Tarifaço de Trump usa desmatamento para justificar pressão sobre o Brasil
Relatório dos EUA cita falhas na fiscalização ambiental e altos índices de ilegalidade, mas ignora a queda recente do desmatamento na Amazônia
O governo de Donald Trump incluiu o desmatamento ilegal entre os argumentos para propor tarifas de 25% sobre produtos brasileiros. Em relatório divulgado na terça-feira, 2, os Estados Unidos alegam que a comercialização de madeira e carne produzidas em áreas desmatadas ilegalmente reduziria custos e geraria uma vantagem competitiva considerada desleal.
O documento afirma que o Brasil falha na fiscalização ambiental, aponta supostas fraudes na cadeia da madeira e da pecuária e cita estudos segundo os quais 91% do desmatamento na Amazônia entre 2023 e 2024 teria sido ilegal.

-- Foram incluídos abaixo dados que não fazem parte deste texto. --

## config.mk

```make
export PLATFORM = sky130hd
export DESIGN_NAME = trig_resolver
export DESIGN_NICKNAME = d
export VERILOG_FILES = /design/src/rtl/trig_pkg.sv /design/src/rtl/trig_cfg_store.sv /design/src/rtl/trig_pair_resolve.sv /design/src/rtl/trig_defer.sv /design/src/rtl/trig_resolver.sv
export SDC_FILE = /design/constraint.sdc
export NUM_CORES = 1
export LEC_CHECK = 0
export ABC_CLOCK_PERIOD_IN_PS = 1500
export BUFFER_PORTS_ARGS = -buffer_cell sky130_fd_sc_hd__buf_4
export CORE_AREA = 2 2 309 311
export DETAILED_ROUTE_END_ITERATION = 6
export DIE_AREA = 0 0 311 313
export PLACE_DENSITY = 0.59
export SYNTH_ARGS = -nofsm -noshare
export SYNTH_HDL_FRONTEND = slang
export SYNTH_SLANG_ARGS = --single-unit
```

## constraint.sdc

```tcl
create_clock -name clk -period 1.5 [get_ports clk]
set_input_delay 0.3 -clock clk [delete_from_list [all_inputs] [get_ports clk]]
set_output_delay 0.3 -clock clk [all_outputs]
set_load 0.02 [all_outputs]
```

## src/rtl/trig_pkg.sv

```systemverilog
package trig_pkg;

    localparam int NUM_GRP   = 5;
    localparam int NUM_TRIG  = 2 * NUM_GRP;
    localparam int TIDX_W    = $clog2(NUM_TRIG);
    localparam int STORE_GRP = 1;

    // Per-trigger control fields; action sits at the least significant bit
    typedef struct packed {
        logic       en;
        logic [1:0] mtype;
        logic       sel;
        logic       timing;
        logic       action;
    } trig_ctl_t;

    localparam int CTL_W = $bits(trig_ctl_t);

    typedef struct packed {
        logic              ok;
        logic [TIDX_W-1:0] num;
    } slot_t;

    // Fetch-side index -> trigger number
    function automatic slot_t fetch_slot(input logic [1:0] idx);
        slot_t s;
        s.ok = 1'b1;
        case (idx)
            2'd0:    s.num = TIDX_W'(0);
            2'd1:    s.num = TIDX_W'(1);
            2'd2:    s.num = TIDX_W'(6);
            default: s.num = TIDX_W'(8);
        endcase
        return s;
    endfunction

    // Memory-side index -> trigger number; indices 6 and 7 select nothing
    function automatic slot_t mem_slot(input logic [2:0] idx);
        slot_t s;
        s.ok = 1'b1;
        case (idx)
            3'd0:    s.num = TIDX_W'(2);
            3'd1:    s.num = TIDX_W'(3);
            3'd2:    s.num = TIDX_W'(4);
            3'd3:    s.num = TIDX_W'(5);
            3'd4:    s.num = TIDX_W'(7);
            3'd5:    s.num = TIDX_W'(9);
            default: begin
                s.ok  = 1'b0;
                s.num = '0;
            end
        endcase
        return s;
    endfunction

endpackage

```

## src/rtl/trig_cfg_store.sv

```systemverilog
module trig_cfg_store
    import trig_pkg::*;
#(
    parameter int CMP_W = 64
) (
    input  logic                       clk,
    input  logic                       rst,
    input  logic                       we,
    input  logic                       mem_side,
    input  logic [2:0]                 idx,
    input  trig_ctl_t                  ctl_in,
    input  logic                       chain_in,
    input  logic [CMP_W-1:0]           cmp_in,
    output trig_ctl_t [NUM_TRIG-1:0]   ctl_o,
    output logic [NUM_TRIG*CMP_W-1:0]  cmp_o,
    output logic [NUM_GRP-1:0]         chain_o
);

    slot_t tgt;

    always_comb begin
        tgt = mem_side ? mem_slot(idx) : fetch_slot(idx[1:0]);
    end

    for (genvar t = 0; t < NUM_TRIG; t++) begin : g_trig
        logic wr_t;
        assign wr_t = we && tgt.ok && (tgt.num == TIDX_W'(t));

        always_ff @(posedge clk) begin
            if (rst) begin
                ctl_o[t]                 <= '0;
                cmp_o[t*CMP_W +: CMP_W]  <= '0;
            end else if (wr_t) begin
                ctl_o[t]                 <= ctl_in;
                cmp_o[t*CMP_W +: CMP_W]  <= cmp_in;
            end
        end
    end

    for (genvar g = 0; g < NUM_GRP; g++) begin : g_chain
        localparam bit MAY_CHAIN = (g != STORE_GRP);
        logic wr_lead;
        assign wr_lead = we && tgt.ok && (tgt.num == TIDX_W'(2 * g));

        always_ff @(posedge clk) begin
            if (rst) begin
                chain_o[g] <= 1'b0;
            end else if (wr_lead) begin
                chain_o[g] <= MAY_CHAIN ? chain_in : 1'b0;
            end
        end
    end

endmodule

```

## src/rtl/trig_pair_resolve.sv

```systemverilog
module trig_pair_resolve (
    input  logic [1:0] eff,
    input  logic [1:0] tim,
    input  logic       chain,
    output logic [1:0] fire
);

    logic both_ok;

    always_comb begin
        both_ok = eff[0] && eff[1] && (tim[0] == tim[1]);
        fire    = chain ? {2{both_ok}} : eff;
    end

endmodule

```

## src/rtl/trig_defer.sv

```systemverilog
module trig_defer (
    input  logic clk,
    input  logic rst,
    input  logic instr_valid,
    input  logic flush,
    input  logic now_any,
    input  logic next_any,
    output logic trap_now,
    output logic trap_next
);

    logic pend_q;
    logic live;

    always_comb begin
        live      = instr_valid && !flush;
        trap_now  = live && (now_any || pend_q);
        trap_next = live && next_any && !trap_now;
    end

    always_ff @(posedge clk) begin
        if (rst || flush) begin
            pend_q <= 1'b0;
        end else if (instr_valid) begin
            pend_q <= trap_next;
        end
    end

endmodule

```

## src/rtl/trig_resolver.sv

```systemverilog
module trig_resolver
    import trig_pkg::*;
#(
    parameter int CMP_W = 64,
    localparam int SLOT_W = CTL_W + CMP_W
) (
    input  logic                         clk,
    input  logic                         rst,
    input  logic                         cfg_we,
    input  logic                         cfg_mem_side,
    input  logic [2:0]                   cfg_idx,
    input  logic                         cfg_enable,
    input  logic [1:0]                   cfg_mtype,
    input  logic                         cfg_sel,
    input  logic                         cfg_timing,
    input  logic                         cfg_action,
    input  logic                         cfg_chain,
    input  logic [CMP_W-1:0]             cfg_cmp,
    input  logic                         instr_valid,
    input  logic                         flush,
    input  logic [NUM_TRIG-1:0]          hit,
    output logic                         trap_now,
    output logic                         trap_next,
    output logic [NUM_GRP-1:0]           grp_chain,
    output logic [NUM_TRIG*SLOT_W-1:0]   cfg_flat
);

    trig_ctl_t                 ctl_in;
    trig_ctl_t [NUM_TRIG-1:0]  ctl;
    logic [NUM_TRIG*CMP_W-1:0] cmp;
    logic [NUM_TRIG-1:0]       eff;
    logic [NUM_TRIG-1:0]       tim;
    logic [NUM_TRIG-1:0]       fire;
    logic                      now_any;
    logic                      next_any;

    always_comb begin
        ctl_in.en     = cfg_enable;
        ctl_in.mtype  = cfg_mtype;
        ctl_in.sel    = cfg_sel;
        ctl_in.timing = cfg_timing;
        ctl_in.action = cfg_action;
    end

    trig_cfg_store #(.CMP_W(CMP_W)) u_store (
        .clk      (clk),
        .rst      (rst),
        .we       (cfg_we),
        .mem_side (cfg_mem_side),
        .idx      (cfg_idx),
        .ctl_in   (ctl_in),
        .chain_in (cfg_chain),
        .cmp_in   (cfg_cmp),
        .ctl_o    (ctl),
        .cmp_o    (cmp),
        .chain_o  (grp_chain)
    );

    for (genvar t = 0; t < NUM_TRIG; t++) begin : g_slot
        assign eff[t] = ctl[t].en && hit[t];
        assign tim[t] = ctl[t].timing;
        assign cfg_flat[t*SLOT_W +: SLOT_W] = {ctl[t], cmp[t*CMP_W +: CMP_W]};
    end

    for (genvar g = 0; g < NUM_GRP; g++) begin : g_pair
        trig_pair_resolve u_pair (
            .eff   (eff[2*g +: 2]),
            .tim   (tim[2*g +: 2]),
            .chain (grp_chain[g]),
            .fire  (fire[2*g +: 2])
        );
    end

    always_comb begin
        now_any  = |(fire & ~tim);
        next_any = |(fire & tim);
    end

    trig_defer u_defer (
        .clk         (clk),
        .rst         (rst),
        .instr_valid (instr_valid),
        .flush       (flush),
        .now_any     (now_any),
        .next_any    (next_any),
        .trap_now    (trap_now),
        .trap_next   (trap_next)
    );

endmodule

```

# After elaboration in Yosys (flattened, before gate mapping)
# Index checks and enable logic that the tools add are counted.
totals:
  regBits: 705
  latch_bits: 0
  ram_bits: 0
  mem_bits_ro: 0
  input_bits: 90
  elab_cells: 139
  mem_count: 0
classes:
  add_sub_neg: 0
  mul: 0
  div_mod_pow: 0
  order_cmp: 0
  eq_ne: 20
  n_shift: 0
  mux: 8
  n_bitwise: 3
  reduce_logical: 43
ops:
  columns: ["cell", "n"]
  rows:
  - ["1-bit logical AND", 33]
  - ["4-bit case mux with 6 select lines", 1]
  - ["10-bit AND", 2]
  - ["10-bit OR reduction", 2]
  - ["4-bit by 3-bit == test with 1-bit output (second input constant)", 4]
  - ["4-bit case mux with 3 select lines", 1]
  - ["10-bit inverter", 1]
  - ["4-bit by 2-bit == test with 1-bit output (second input constant)", 2]
  - ["4-bit == test (second input constant)", 2]
  - ["2-bit 2-to-1 mux", 4]
  - ["3-bit by 2-bit == test with 1-bit output (second input constant)", 2]
  - ["3-bit == test (second input constant)", 2]
  - ["6-bit OR reduction", 1]
  - ["5-bit 2-to-1 mux", 1]
  - ["1-bit == test", 4]
  - ["4-bit by 1-bit == test with 1-bit output (second input constant)", 1]
  - ["4-bit zero test", 1]
  - ["3-bit by 1-bit == test with 1-bit output (second input constant)", 1]
  - ["3-bit zero test", 1]
  - ["2-bit by 1-bit == test with 1-bit output (second input constant)", 1]
  - ["2-bit == test (second input constant)", 1]
  - ["1-bit zero test", 2]
  - ["2-bit zero test", 1]
  - ["1-bit logical OR", 2]
  - ["1-bit 2-to-1 mux", 1]

# Logic depth before layout (Yosys ltp)
# Gate-level depths: netlist of run 1.
depth:
  ltp_word: 10
  ltp_mapped: 7
  mapped_depth_nobuf: 5

# By module
# A second synthesis of run 1 with hierarchy kept.
hier_totals:
  hier_cells: 2753
  hier_area_um2: 26842.0
by_module_without_submodules:
  columns: ["mod", "instances", "cells_each", "area_per_inst_um2", "seq_area_each_um2"]
  rows:
  - ["trig_cfg_store", 1, 2685, 26414.1, 14093.5]
  - ["trig_resolver", 1, 31, 188.9, 0.0]
  - ["trig_pair_resolve", 5, 6, 32.5, 0.0]
  - ["trig_defer", 1, 7, 76.3, 20.0]

# Worst setup path after synthesis of run 1
# No wires, ideal clock.
synth_path:
  kind: "register to output"
  startpoint: "register u_store.ctl_o[1] in the netlist's numbering"
  endpoint: "output trap_next"
  arrival_ns: 1.690
  required_time_ns: 1.200
  slack_ns: -0.490
  path_stages_with_launch: 6
  path_cell_list: "dfxtp_1 nand3b_1 a211oi_1 or4_1 nor2b_1 nor3b_2"
synth_between:
  elab_chain_len: 9
  word_cells_on_any_way: 13
synth_lines:
  columns: ["element", "line", "text"]
  rows:
  - ["from (decl)", "trig_cfg_store.sv:14", "output trig_ctl_t [NUM_TRIG-1:0] ctl_o,"]
  - ["from (signal, indexed assignment)", "trig_cfg_store.sv:34", "ctl_o[t] <= ctl_in;"]
  - ["1-bit == test", "trig_pair_resolve.sv:11", "both_ok = eff[0] && eff[1] && (tim[0] == tim[1]);"]
  - ["1-bit logical AND", "trig_pair_resolve.sv:11", null]
  - ["2-bit 2-to-1 mux", "trig_pair_resolve.sv:12", "fire = chain ? {2{both_ok}} : eff;"]
  - ["10-bit AND", "trig_resolver.sv:75", "now_any = |(fire & ~tim);"]
  - ["10-bit OR reduction", "trig_resolver.sv:75", null]
  - ["1-bit logical OR", "trig_defer.sv:17", "trap_now = live && (now_any || pend_q);"]
  - ["1-bit logical AND", "trig_defer.sv:17", null]
  - ["1-bit zero test", "trig_defer.sv:18", "trap_next = live && next_any && !trap_now;"]
  - ["1-bit logical AND (*)", "trig_defer.sv:18", null]
  - ["to (decl)", "trig_resolver.sv:23", "output logic trap_next,"]
# Every way passes the cells marked *; elsewhere a longest branch is shown, timed or not.

# Worst setup path in the final report of run 1
layout_path:
  startpoint: "register u_store.ctl_o[49] in the netlist's numbering"
  endpoint: "output trap_next"
# Same word-level chain as after synthesis.

==> results of run 1 <==
repair_timing:
item                       CTS  global route
setup endpoints to repair   61            47
gates cloned                 0             0
hold buffers                71             0
buffers inserted             2            14
pin swaps                    3             1
hold endpoints to repair   654             0
resized for setup          122            35
critical path, cell delays in order (launching register included):
cell,delay (ns)
dfxtp_4,0.34
nand3b_1,0.15
o22ai_1,0.09
or4_4,0.55
nor2b_4,0.15
nor3b_4,0.19
buf_6,0.14
metal layers:
layer	share of wire (%)	wire length [um]	global-route usage [%]
met1	40	44030	25.93
met2	48	52040	35.58
met3	8.0	8748	5.624
met4	3.7	4036	8.158
met5	0	0	0
final timing paths:
kind	startpoint	to	slack [ns]	depth (start not counted)
worst max-delay path	u_store.ctl_o[49]$_SDFFE_PP0P_	trap_next	-1.04	6
worst min-delay path	cfg_cmp[6]	u_store.cmp_o[518]$_SDFFE_PP0P_	0.06	3
worst max register to register	u_store.ctl_o[49]$_SDFFE_PP0P_	u_defer.pend_q$_SDFFE_PP0P_	-0.15	8
worst min register to register	u_store.cmp_o[113]$_SDFFE_PP0P_	u_store.cmp_o[113]$_SDFFE_PP0P_	0.45	2
flip-flops by register name, indices dropped and copies added, names as in the netlist:
register / count
u_defer.pend_q: 1
u_store.cmp_o: 640
u_store.chain_o: 4
u_store.ctl_o: 60
area by class of cell:
type	count	share of cell area [%]
Tap cell	1265	4.307
Sequential cell	705	38.65
Clock inverter	29	0.8104
Inverter	1	0.01021
Multi-Input combinational cell	2186	25.60
Clock buffer	114	6.176
Timing Repair Buffer	1033	24.44
cells in the final DEF (no fill, tap or decap), types with 20 or more instances in the layout:
master	count
dfxtp_2	56
clkbuf_16	80
dfxtp_1	644
buf_4	821
buf_6	81
a21oi_1	704
buf_12	59
nand2_1	1416
dlygate4sd3_1	71
clkbuf_1	20
logic make-up after synthesis:
family                   after synthesis  synth area share (%)
AND/OR/NAND/NOR                     1467                 22.81
AO/OA/AOI/OAI                        714                 14.57
flip-flops                           705                 57.20
buffers and inverters                306                 5.243
adder cells (fa/ha/maj)                4                0.1623
other                                  1               0.01520
through the flow:
step                hold slack [ns]  TNS (ns)
global placement             0.4410    -23.07
floorplan                    0.4360   -0.5022
CTS                        0.006704    -3.379
detailed placement           0.4462    -28.54
finish                      0.05895    -2.443
global route                0.02433    -3.614
where the power goes:
group / total [mW] / leakage, nW / internal, mW / switching (mW)
Clock: 19.3 / 1.25 / 11.3 / 8.03
Combinational: 3.28 / 7.46 / 1.18 / 2.10
Sequential: 19.2 / 5.73 / 19.0 / 0.168
==> flow_metrics.tcl, run 1 <==
set metrics [dict create \
    critPathLaunchType "register" \
    via_per_inst 4.656 \
    fin_worst_skew_ns 0.01345 \
    rsz0062_at_grt "true" \
    dieArea_mm2 0.09734 \
    drive_gt1_share_pct 28.88 \
    gp_congestion 0.8469 \
    synth_most_common_cell "nand2_1" \
    die_h_um 313 \
    diodes 0 \
    placed_cell_area_mm2 0.03301 \
    num_vias 24830 \
    hold_class "in -> reg" \
    place_hpwl_um 75100 \
    cts_sinks 705 \
    insertion_delay_ns 0.63 \
    crit_path_max_fanout 2 \
    finalHoldViolCount 0 \
    htreeDepth 3 \
    layout_min_cycle_time_ns 2.540 \
    cts_tree "done" \
    syn_inst 3197 \
    port_buffers 795 \
    worstPathArrival_ns 2.24 \
    synth_seq_cells 705 \
    clkTransAtPathRegs_ns 0.06 \
    synthTopCellsByCount "nand2_1, dfxtp_1, a21oi_1" \
    max_cap_violations 0 \
    p_per_area_mw_per_mm2 1136 \
    seq_area_mm2 0.01420 \
    yosys_warnings 0 \
    finalCritPeriodShare_pct 169.3 \
    p_leak_nw 14.44 \
    multi_input_area_mm2 0.009409 \
    ys.flop_type "dfxtp_1" \
    synth_cell_types 32 \
    ant_nets 0 \
    clk_path_buf_depth 3 \
    cts_root_buffer "clkbuf_16" \
    grt_pass1_vias 23050 \
    critPathCaptureType "output pin" \
    syn_nets 3287 \
    drtPass1Iterations 6 \
    avgSynthCellArea_um2 7.719 \
    route.detailed.wl_per_inst_um 20.41 \
    drtIter0Drc 2103 \
    power_mw 41.76 \
    place_ws_ns -0.6166 \
    antenna_found_initial 0 \
    die_x_um 311 \
    outcome "finished with violations" \
    synth_top_cell_area_share_pct 57.20 \
    cp.required_ns 1.20 \
    setup_ws_ns -1.040 \
    cts-buffers-inserted 78 \
    core_area_mm2 0.09416 \
    setup_violations 10 \
    wirelength_um 108800 \
    synth_top_area_cell "dfxtp_1" \
    ys_seq_area_share_pct 57.20 \
    synth_edf_count 0 \
    grt_usage_pct 21.20 \
    max_freq_mhz 393.7 \
    layout.nets 4095 \
    nFillCells 9641 \
    drc_errors 0 \
    slew_viol_final 0 \
    netlist_top_cells_area "dfxtp_1, nand2_1, a21oi_1" \
    top_level_ports 797 \
    synthArstFlopShare_pct 0 \
    grt_start_max_net_pins 78 \
    synth_area_mm2 0.02468 \
    grt-ovfl-total 0 \
    num_rows 113 \
    dp.cells 5112 \
    start_util_pct 26.21 \
    violations "setup timing" \
    setup.worst_path.class "reg -> out" \
    fin_area_mm2 0.03675 \
    peakVddDrop_mv 0.8277 \
    fin_cells 5333 \
    grt_pass1_wl_um 155800 \
    syn_to_final_growth_pct 48.92 \
    utilization_pct 39.03 \
]
Note: power is estimated with default switching activity, not from simulation.
==> run 2: changes to the inputs <==
MAX_ROUTING_LAYER = met4   (was unset)
REMOVE_ABC_BUFFERS = 1   (was unset)
==> flow_metrics.tcl, run 2 (same netlist as run 1, synthesis figures left out) <==
set metrics [dict create \
    top_level_ports 797 \
    die_x_um 311 \
    wirelength_um 104600 \
    via_per_inst 4.636 \
    setup.worst_path.class "reg -> out" \
    r2r.worst_path.cells 5 \
    die_h_um 313 \
    hp-start "rst" \
    syn_to_final_growth_pct 48.36 \
    max_freq_mhz 395.9 \
    grt_start_max_net_pins 65 \
    violations "setup timing" \
    tns_ns -2.212 \
    start_util_pct 26.21 \
    max_cap_violations 0 \
    outcome "finished with violations" \
    p_per_area_mw_per_mm2 1150 \
    grt_usage_pct 21.01 \
    insertion_delay_ns 0.64 \
    critPathCaptureType "output pin" \
    layout.nets 4073 \
    worstReg2RegStart "u_store.ctl_o[1]$_SDFFE_PP0P_" \
    crit_chain "nand3b_1 > a211oi_1 > or4_4 > nor2b_4 > nor3b_2 > buf_4" \
    fin_worst_skew_ns 0.01798 \
    fin_area_mm2 0.03661 \
    grt_pass1_vias 23040 \
    critPathLaunchType "register" \
    route.detailed.wl_per_inst_um 19.71 \
    cts_tree "done" \
    final_common_cell "nand2_1" \
    ant_nets 0 \
    setup_ws_ns -1.026 \
    place_ws_ns -0.4407 \
    grt-ovfl-total 0 \
    clk_path_buf_depth 3 \
    dieArea_mm2 0.09734 \
    slew_viol_final 0 \
    utilization_pct 38.88 \
    core_area_mm2 0.09416 \
    drive_gt1_share_pct 28.46 \
    antenna_found_initial 1 \
    top_regs "u_store.cmp_o (640), u_store.ctl_o (60), u_store.chain_o (4)" \
    finalCritPeriodShare_pct 168.4 \
    peakVddDrop_mv 0.8634 \
    diodes 0 \
    htreeDepth 3 \
    max_stage_delay_ns 0.56 \
    p_leak_nw 14.38 \
    regMostFlops "u_store.cmp_o" \
    drc_errors 0 \
    cts_root_buffer "clkbuf_16" \
    num_vias 24600 \
    gp_congestion 0.8616 \
    drtPass1Iterations 6 \
    power_mw 42.11 \
    grt_pass1_wl_um 150900 \
    finalHoldViolCount 0 \
    layout_min_cycle_time_ns 2.526 \
    cts_sinks 705 \
    place_hpwl_um 69800 \
    worst_r2r_endpoint "u_defer.pend_q$_SDFFE_PP0P_" \
    setup_violations 7 \
    placed_cell_area_mm2 0.03288 \
    largest_register_ffs 640 \
    drtIter0Drc 1986 \
    crit_path_top_delay_cell "or4_4" \
    rsz0062_at_grt "true" \
    mostFrequentLayoutCells "nand2_1, buf_4, a21oi_1, dfxtp_1, clkbuf_16" \
    cts-buffers-inserted 79 \
    cp.required_ns 1.20 \
    port_buffers 795 \
    reg2reg_slack_ns -0.09 \
    crit_path_max_fanout 2 \
    clkTransAtPathRegs_ns 0.06 \
    hold_class "in -> reg" \
    worstPathArrival_ns 2.23 \
    num_rows 113 \
    worst_hold_path.num_cells 2 \
    holdPathEnd "u_store.cmp_o[265]$_SDFFE_PP0P_" \
]
run 2: cell count changes in the layout (fill, tap and decap cells not counted), moves of 4 or more:
cell,delta
clkbuf_1,-8
buf_4,-9
buf_6,-21
clkbuf_8,+7
clkinvlp_4,-4
buf_12,+5
run 2: per-stage QoR:
step	hold WS, ns	cells
floorplan	0.3691	2892
global placement	0.4412	5089
detailed placement	0.4432	5089
CTS	0.01537	5302
global route	0.05919	5306
finish	0.08562	5306
run 2: critical path: cells and delay by family (launching register included):
family | cells | cell delay [ns]
DFF | 1 | 0.32
buffers and inverters | 1 | 0.16
AOI/OAI and AO/OA | 1 | 0.10
and+or+nand+nor | 4 | 1.02
run 2: how the worst max path moves through the flow:
stage                                   from                               to  slack [ns]
2_1_floorplan                         cfg_we  u_store.cmp_o[576]$_SDFFE_PP0P_       -1.46
3_3_place_gp                          hit[8]                        trap_next       -0.48
3_5_place_dp                          hit[0]                        trap_next       -0.44
4_1_cts        u_store.ctl_o[1]$_SDFFE_PP0P_                        trap_next       -1.05
5_1_grt        u_store.ctl_o[1]$_SDFFE_PP0P_                        trap_next       -1.16
6_report       u_store.ctl_o[1]$_SDFFE_PP0P_                        trap_next       -1.03
run 2: layout make-up:
class,count,area (um^2)
Clock inverter,27,325.3
Clock buffer,112,2311
Timing Repair Buffer,1010,8798
Sequential cell,705,14200
Inverter,1,3.754
Multi-Input combinational cell,2186,9392
Tap cell,1265,1583
Fill cell,9579,57550
run 2: layer usage:
layer  GRT usage, %  up-vias  wire, um
li1               -    11750         -
met2          32.42     1057     48370
met4          8.970        0      4341
met1          26.29    11570     43160
met5              -        -         0
met3          4.929      229      8711
run 2: power by group:
part / total (mW) / switching [mW] / internal [mW]
clock: 19.8 / 8.04 / 11.8
combinational: 3.11 / 1.97 / 1.14
sequential: 19.2 / 0.167 / 19.0
total: 42.1 / 10.2 / 31.9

A investigação também menciona o avanço do desmatamento em 2021, durante o governo Jair Bolsonaro, mas deixa de lado dados mais recentes que mostram a redução dos índices. Em 2025, o país registrou a menor taxa de desmatamento da Amazônia em mais de dez anos.
Apesar das críticas, a proposta tarifária não atingiu todos os produtos dos setores citados no relatório. O governo brasileiro rejeita a acusação de omissão sistemática no combate aos crimes ambientais.